**Work instruction**
When the string "restarts" is part of a line in the data below, report the whole line.

**Exercise input**

**src/pkg/frrl_pkg.sv**
```systemverilog
// fault retry response logic: shared constants, field layout, types
// assumes a register-write port from the pmbus command decoder upstream
package frrl_pkg;
  // ****************************************************************
  // register map
  // ****************************************************************
  localparam logic [7:0] FRRL_CMD_RESPONSE = 8'hc4; // response byte command code
  localparam logic [7:0] FRRL_CMD_TIME_UNIT = 8'hd2; // delay time-unit register code
  localparam logic [7:0] FRRL_RESPONSE_RESET = 8'h00; // response byte after reset
  localparam logic [15:0] FRRL_UNIT_RESET = 16'h0001; // time unit (clocks) after reset
  // ****************************************************************
  // field layout
  // ****************************************************************
  localparam int FRRL_RESP_HI = 7; // response field msb
  localparam int FRRL_RESP_LO = 6; // response field lsb
  localparam int FRRL_RETRY_HI = 5; // retry field msb
  localparam int FRRL_RETRY_LO = 3; // retry field lsb
  localparam int FRRL_DELAY_HI = 2; // delay field msb
  localparam int FRRL_DELAY_LO = 0; // delay field lsb
  localparam logic [1:0] FRRL_RESP_IGNORE = 2'h0; // keep running
  localparam logic [1:0] FRRL_RESP_CONTINUE = 2'h1; // run for delay then retry
  localparam logic [1:0] FRRL_RESP_DISABLE_RETRY = 2'h2; // shut down then retry
  localparam logic [1:0] FRRL_RESP_LATCH = 2'h3; // off until cleared
  localparam logic [2:0] FRRL_RETRY_NONE = 3'h0; // no restart
  localparam logic [2:0] FRRL_RETRY_FOREVER = 3'h7; // restart without limit
  localparam int FRRL_CNT_W = 24; // delay counter width (128 x 16-bit unit)
  // ****************************************************************
  // types
  // ****************************************************************
  typedef struct packed {
    logic [1:0] response; // action on fault
    logic [2:0] retries; // restart count code
    logic [2:0] delay; // power-of-two delay code
  } frrl_resp_t;
  typedef struct packed {
    logic wr; // one-cycle write strobe
    logic [7:0] cmd; // command code
    logic [15:0] data; // write data, byte commands use low bits
  } frrl_wr_t;
  typedef enum logic [2:0] {
    FRRL_RUN, FRRL_CONT_WAIT, FRRL_OFF_WAIT, FRRL_RESTART, FRRL_LATCHED
  } frrl_state_t;
endpackage

```
**src/rtl/frrl_core.sv**
```systemverilog
// fault retry response logic: response register and retry sequencer
// assumes fault, restart_ok and clear inputs are synchronous to clk
`timescale 1ns/100ps
`default_nettype none
module frrl_core (
  // clock and reset
  input wire logic clk,
  input wire logic nrst,
  // register write port
  input wire frrl_pkg::frrl_wr_t wr_port,
  // fault and power-stage status
  input wire logic fault,
  input wire logic restart_ok,
  input wire logic other_fault,
  // clearing actions
  input wire logic clear_bit,
  input wire logic clear_faults,
  input wire logic cmd_off,
  input wire logic bias_lost,
  // outputs
  output frrl_pkg::frrl_resp_t response_rd,
  output logic [15:0] time_unit_rd,
  output logic output_enable,
  output logic restart_pulse,
  output logic fault_latched,
  output logic [2:0] attempts
);
  import frrl_pkg::*;
  // ****************************************************************
  // helpers
  // ****************************************************************
  // delay in clocks: unit shifted by the delay code
  function automatic logic [FRRL_CNT_W-1:0] delay_clocks(input logic [2:0] code,
                                                          input logic [15:0] unit);
    delay_clocks = FRRL_CNT_W'(unit) << code;
  endfunction
  // ****************************************************************
  // registers
  // ****************************************************************
  frrl_resp_t cfg; // input_overvoltage_warning_response
  logic [15:0] unit; // delay time unit in clocks
  frrl_resp_t next_cfg;
  logic [15:0] next_unit;
  // register writes by command code
  always_comb begin
    next_cfg = cfg;
    next_unit = unit;
    if (wr_port.wr && wr_port.cmd == FRRL_CMD_RESPONSE) begin
      next_cfg = frrl_resp_t'(wr_port.data[7:0]);
    end
    if (wr_port.wr && wr_port.cmd == FRRL_CMD_TIME_UNIT) begin
      next_unit = wr_port.data;
    end
  end
  always_ff @(posedge clk or negedge nrst) begin
    if (!nrst) begin
      cfg <= frrl_resp_t'(FRRL_RESPONSE_RESET);
      unit <= FRRL_UNIT_RESET;
    end else begin
      cfg <= next_cfg;
      unit <= next_unit;
    end
  end
  assign response_rd = cfg;
  assign time_unit_rd = unit;
  // ****************************************************************
  // sequencer
  // ****************************************************************
  frrl_state_t state; // sequencer state
  frrl_state_t next_state;
  logic [2:0] tries; // restarts made
  logic [2:0] next_tries;
  logic next_oe;
  logic next_pulse;
  logic tmr_start; // load delay timer
  logic tmr_done; // delay ended
  logic cleared; // any clearing action
  logic limit_hit; // permitted restarts used up
  assign cleared = clear_bit | clear_faults | cmd_off | bias_lost;
  assign limit_hit = (cfg.retries != FRRL_RETRY_FOREVER) && (tries >= cfg.retries);
  // next state of the fault sequencer
  always_comb begin
    next_state = state;
    next_tries = tries;
    next_oe = output_enable;
    next_pulse = 1'b0;
    tmr_start = 1'b0;
    case (state)
      // normal operation
      FRRL_RUN: begin
        next_oe = 1'b1;
        next_tries = '0;
        if (fault) begin
          case (cfg.response)
            FRRL_RESP_IGNORE: next_state = FRRL_RUN;
            FRRL_RESP_CONTINUE: begin
              tmr_start = 1'b1;
              next_state = FRRL_CONT_WAIT;
            end
            FRRL_RESP_DISABLE_RETRY: begin
              next_oe = 1'b0;
              if (cfg.retries == FRRL_RETRY_NONE) begin
                next_state = FRRL_LATCHED;
              end else begin
                tmr_start = 1'b1;
                next_state = FRRL_OFF_WAIT;
              end
            end
            default: begin
              next_oe = 1'b0;
              next_state = FRRL_LATCHED;
            end
          endcase
        end
      end
      // still running through the continue delay
      FRRL_CONT_WAIT: begin
        if (!fault) begin
          next_state = FRRL_RUN;
        end else if (tmr_done) begin
          next_oe = 1'b0;
          if (cfg.retries == FRRL_RETRY_NONE) begin
            next_state = FRRL_LATCHED;
          end else begin
            tmr_start = 1'b1;
            next_state = FRRL_OFF_WAIT;
          end
        end
      end
      // off, waiting out spacing before a restart
      FRRL_OFF_WAIT: begin
        next_oe = 1'b0;
        if (cmd_off || bias_lost || other_fault) begin
          next_state = FRRL_LATCHED;
        end else if (tmr_done) begin
          next_oe = 1'b1;
          next_pulse = 1'b1;
          next_tries = tries + 3'h1;
          tmr_start = 1'b1;
          next_state = FRRL_RESTART;
        end
      end
      // restart attempt under way
      FRRL_RESTART: begin
        if (restart_ok) begin
          next_state = FRRL_RUN;
        end else if (cmd_off || bias_lost || other_fault) begin
          next_oe = 1'b0;
          next_state = FRRL_LATCHED;
        end else if (tmr_done) begin
          next_oe = 1'b0;
          if (limit_hit) begin
            next_state = FRRL_LATCHED;
          end else begin
            next_oe = 1'b1;
            next_pulse = 1'b1;
            next_tries = (tries == 3'h7) ? tries : tries + 3'h1;
            tmr_start = 1'b1;
          end
        end
      end
      // off until clear_bit or clear_faults, with cmd_off and bias_lost low
      FRRL_LATCHED: begin
        next_oe = 1'b0;
        if (cleared && !cmd_off && !bias_lost) begin
          next_state = FRRL_RUN;
        end
      end
      default: begin
        next_state = FRRL_LATCHED;
        next_oe = 1'b0;
      end
    endcase
  end
  always_ff @(posedge clk or negedge nrst) begin
    if (!nrst) begin
      state <= FRRL_RUN;
      tries <= '0;
      output_enable <= 1'b1;
      restart_pulse <= 1'b0;
    end else begin
      state <= next_state;
      tries <= next_tries;
      output_enable <= next_oe;
      restart_pulse <= next_pulse;
    end
  end
  assign fault_latched = (state == FRRL_LATCHED);
  assign attempts = tries;
  // ****************************************************************
  // delay timer
  // ****************************************************************
  frrl_timer u_timer (
    .clk(clk),
    .nrst(nrst),
    .start(tmr_start),
    .stop(state == FRRL_RUN && !tmr_start),
    .count(delay_clocks(cfg.delay, unit)),
    .done(tmr_done)
  );
endmodule
`default_nettype wire

```
**src/rtl/frrl_timer.sv**
```systemverilog
// fault retry response logic: delay timer
// assumes start is a one-cycle pulse; count is fixed while running
`timescale 1ns/100ps
`default_nettype none
module frrl_timer (
  // clock and reset
  input wire logic clk,
  input wire logic nrst,
  // control
  input wire logic start,
  input wire logic stop,
  input wire logic [frrl_pkg::FRRL_CNT_W-1:0] count,
  // status
  output logic done
);
  import frrl_pkg::*;
  // ****************************************************************
  // counter
  // ****************************************************************
  logic [FRRL_CNT_W-1:0] remain; // clocks left
  logic busy; // timer running
  logic [FRRL_CNT_W-1:0] next_remain;
  logic next_busy;
  logic next_done;
  // next state of the down counter
  always_comb begin
    next_remain = remain;
    next_busy = busy;
    next_done = 1'b0;
    if (stop) begin
      next_busy = 1'b0;
    end else if (start) begin
      next_remain = count;
      next_busy = 1'b1;
    end else if (busy) begin
      if (remain <= FRRL_CNT_W'(1)) begin
        next_busy = 1'b0;
        next_done = 1'b1;
      end else begin
        next_remain = remain - FRRL_CNT_W'(1);
      end
    end
  end
  // register the counter
  always_ff @(posedge clk or negedge nrst) begin
    if (!nrst) begin
      remain <= '0;
      busy <= 1'b0;
      done <= 1'b0;
    end else begin
      remain <= next_remain;
      busy <= next_busy;
      done <= next_done;
    end
  end
endmodule
`default_nettype wire

```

**Completed exercise**
  logic [2:0] tries; // restarts made
  logic limit_hit; // permitted restarts used up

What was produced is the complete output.